Task prompt. Copy out every line of the records where the string "timing" occurs.
++++ Records provided ++++
`config.mk`:
```
export PLATFORM = sky130hd
export DESIGN_NAME = fpu_issue_arbiter
export DESIGN_NICKNAME = d
export VERILOG_FILES = /design/src/rtl/fpu_issue_arbiter.sv
export SDC_FILE = /design/constraint.sdc
export NUM_CORES = 1
export LEC_CHECK = 0
export ABC_AREA = 1
export BUFFER_PORTS_ARGS = -buffer_cell sky130_fd_sc_hd__buf_2
export CORE_AREA = 2 2 104 106
export DETAILED_ROUTE_END_ITERATION = 8
export DIE_AREA = 0 0 106 108
export PLACE_DENSITY = 0.68
export SYNTH_ARGS = -nofsm -noshare
export SYNTH_HDL_FRONTEND = slang
export SYNTH_SLANG_ARGS = --single-unit
```
`constraint.sdc`:
```
create_clock -name CLK -period 1.51 [get_ports CLK]
set_clock_uncertainty 0.1 [all_clocks]
set_input_delay 0.151 -clock CLK [delete_from_list [all_inputs] [get_ports CLK]]
set_output_delay 0.151 -clock CLK [all_outputs]
set_load 0.02 [all_outputs]
```
`src/rtl/fpu_issue_arbiter.sv`:
```
// fpu_issue_arbiter: round-robin sharing of one pipelined FPU between two requesters, with tag pipe routing results back.
// Optional per-requester saturating issue counters when FPU_ARB_STATS_EN is defined.
module fpu_issue_arbiter #(
  parameter int WIDTH   = 32,
  parameter int LATENCY = 8,
  parameter int CNT_W   = 16
) (
  input  logic             CLK,
  input  logic             RST_N,
  input  logic             Req0Valid,
  output logic             Req0Ready,
  input  logic [WIDTH-1:0] Req0Operand1,
  input  logic [WIDTH-1:0] Req0Operand2,
  input  logic [1:0]       Req0Operation,
  input  logic             Req1Valid,
  output logic             Req1Ready,
  input  logic [WIDTH-1:0] Req1Operand1,
  input  logic [WIDTH-1:0] Req1Operand2,
  input  logic [1:0]       Req1Operation,
  output logic [WIDTH-1:0] FpuOperand1,
  output logic [WIDTH-1:0] FpuOperand2,
  output logic [1:0]       FpuOperation,
  input  logic [WIDTH-1:0] FpuResult,
  output logic             Rsp0Valid,
  output logic             Rsp1Valid,
`ifdef FPU_ARB_STATS_EN
  output logic [CNT_W-1:0] IssueCount0,
  output logic [CNT_W-1:0] IssueCount1,
`endif
  output logic [WIDTH-1:0] RspResult
);
  logic               ptr_q, ptr_d;
  logic               gnt, gnt_id;
  logic [WIDTH-1:0]   op1_q, op1_d, op2_q, op2_d;
  logic [1:0]         opc_q, opc_d;
  logic [LATENCY-1:0] tv_q, ti_q;

  // With both requesting, ptr names the winner; otherwise the lone requester wins.
  always_comb begin
    gnt       = Req0Valid | Req1Valid;
    gnt_id    = (Req0Valid & Req1Valid) ? ptr_q : Req1Valid;
    Req0Ready = gnt & ~gnt_id;
    Req1Ready = gnt & gnt_id;
    ptr_d     = gnt ? ~gnt_id : ptr_q;
    op1_d     = !gnt ? op1_q : gnt_id ? Req1Operand1 : Req0Operand1;
    op2_d     = !gnt ? op2_q : gnt_id ? Req1Operand2 : Req0Operand2;
    opc_d     = !gnt ? opc_q : gnt_id ? Req1Operation : Req0Operation;
  end

  always_ff @(posedge CLK or negedge RST_N) begin
    if (!RST_N) begin
      ptr_q <= 1'b0;
      op1_q <= '0;
      op2_q <= '0;
      opc_q <= '0;
      tv_q  <= '0;
      ti_q  <= '0;
    end else begin
      ptr_q <= ptr_d;
      op1_q <= op1_d;
      op2_q <= op2_d;
      opc_q <= opc_d;
      for (int i = LATENCY - 1; i > 0; i--) begin
        tv_q[i] <= tv_q[i-1];
        ti_q[i] <= ti_q[i-1];
      end
      tv_q[0] <= gnt;
      ti_q[0] <= gnt_id;
    end
  end

  assign FpuOperand1  = op1_q;
  assign FpuOperand2  = op2_q;
  assign FpuOperation = opc_q;
  assign Rsp0Valid    = tv_q[LATENCY-1] & ~ti_q[LATENCY-1];
  assign Rsp1Valid    = tv_q[LATENCY-1] & ti_q[LATENCY-1];
  assign RspResult    = FpuResult;

`ifdef FPU_ARB_STATS_EN
  logic [CNT_W-1:0] cnt0_q, cnt0_d, cnt1_q, cnt1_d;

  always_comb begin
    cnt0_d = (Req0Ready && ~&cnt0_q) ? cnt0_q + 1'b1 : cnt0_q;
    cnt1_d = (Req1Ready && ~&cnt1_q) ? cnt1_q + 1'b1 : cnt1_q;
  end

  always_ff @(posedge CLK or negedge RST_N) begin
    if (!RST_N) begin
      cnt0_q <= '0;
      cnt1_q <= '0;
    end else begin
      cnt0_q <= cnt0_d;
      cnt1_q <= cnt1_d;
    end
  end

  assign IssueCount0 = cnt0_q;
  assign IssueCount1 = cnt1_q;
`endif
endmodule

```
==> qor.csv <==
stage;metric;value;unit
outcome;outcome;complete, no violations;
synth;Post-Syn Area;3660;sq um
global_route;gr ovfl total;0;
synth;post-synthesis sequential area ratio;56.8;%
synth;most area-consuming cells after synthesis;dfrtp_1 (57%), nand3_1 (18%), nand2_1 (14%);
critical_path;CP Launch Type;flip-flop;
global_route;number of global-route vias before repair;4370;
synth;synth unique cells;12;
clock_tree;CTS tree;built;
critical_path;Worst setup EP type;output pin;
cells_and_area;final net count;889;
pwr;P_leak;3.17;nW
run;max cap viols;0;
drt;Starting DRT DRC Count;331;
critical_path;Critical Path Slowest Stage Cell;dfrtp_1;
clock_tree;# clock sinks;83;
synth;cells after synthesis;422;
worst_hold_path;type of the tightest min-delay check;in -> reg;
clock_tree;Clock transition at path regs;80;ps
cells_and_area;area of the multi-input gates;1220;sq um
placement;RD Place Congestion;0.783;
clock_tree;root buf cell;clkbuf_8;
synth;top cells by instance count after synthesis;nand2_1 (135), nand3_1 (132), dfrtp_1 (83);
synth;Async S/R FF share, synth;100;%
drt;drt pass-1 iters;6;
global_route;pin count of the biggest net entering global routing;68;
timing;Fin. Hold Viols;0;
drt;per-cell routed wire length;15.8;um
synth;FF+latch count, synth;83;
drt;Routed Antenna Nets;0;
drt;Residual DRC;0;
floorplan;full die area;11400;sq um
floorplan;Die Wd;106;um
critical_path;CP Data Required Time;1260;ps
timing;post-layout min period;1430;ps
placement;count of buffers from port buffering;205;
timing;Final Setup Violations;0;
synth;Post-synth EDFFs;0;
floorplan;Cell Rows;37;
critical_path;CP Max Fanout;3;
floorplan;Die Height;108;um
timing;setup TNS;0;ps
synth;Primary FF master, synth;dfrtp_1;
floorplan;Ports;270;
drt;routed vias;4316;
drt;Via density;5.00;
pwr;pwr dens;935;nW/um^2
timing;slew margin rel.;73.0;%
critical_path;CP Cell Sequence;a21oi_4 -> buf_4;
placement;Final HPWL DP;7670;um
floorplan;Initial Util;35.8;%
cells_and_area;# fillers;798;
synth;most frequent cell after synthesis;nand2_1;
timing;Final period util;94.5;%
worst_hold_path;hold endpoint;FpuOperation[0];
critical_path;crit path DAT;1180;ps
synth;Syn Area/Cell;8.67;sq um
synth;YS warnings;0;
critical_path;Crit path largest cell delay;420;ps
floorplan;total core area;10200;sq um
cells_and_area;final core utilization;60.5;%
critical_path;CP Class;reg -> out;
critical_path;worst setup path startpoint;ptr_q;
cells_and_area;fraction of layout cells with a size suffix above 1;32.6;%
timing;Tightest Pin Transition;405;ps
global_route;initial antenna violation count;0;
timing;final slew viol count;0;
critical_path;r2r startpoint;ptr_q;
timing;FMAX;701;MHz
cells_and_area;area grow syn2layout;69.1;%
drt;drt total wl;13700;um
worst_hold_path;worst hold start;Req1Operation[0];
pwr;peak supply drop;518;uV
worst_hold_path;Min-Delay Path Depth;3;
global_route;global-route wire length before repair;20900;um
clock_tree;Clk Latency, worst-skew pair;340;ps
synth;Synth top area share;56.8;%
global_route;Total GRT Usage;23.3;%
cells_and_area;Register Area;2080;sq um
critical_path;FF-to-FF End;FpuOperand2[17];
clock_tree;H-tree levels;3;
clock_tree;clk buf depth;2;
synth;largest area contributor in the netlist;dfrtp_1;
critical_path;reg2reg setup slack;170;ps
timing;RSZ-0062 raised after global routing;no;
synth;syn nets;590;
clock_tree;Num CTS Buffers;9;
critical_path;worst reg2reg path depth;5;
++++
Expected output.
timing;Fin. Hold Viols;0;
timing;post-layout min period;1430;ps
timing;Final Setup Violations;0;
timing;setup TNS;0;ps
timing;slew margin rel.;73.0;%
timing;Final period util;94.5;%
timing;Tightest Pin Transition;405;ps
timing;final slew viol count;0;
timing;FMAX;701;MHz
timing;RSZ-0062 raised after global routing;no;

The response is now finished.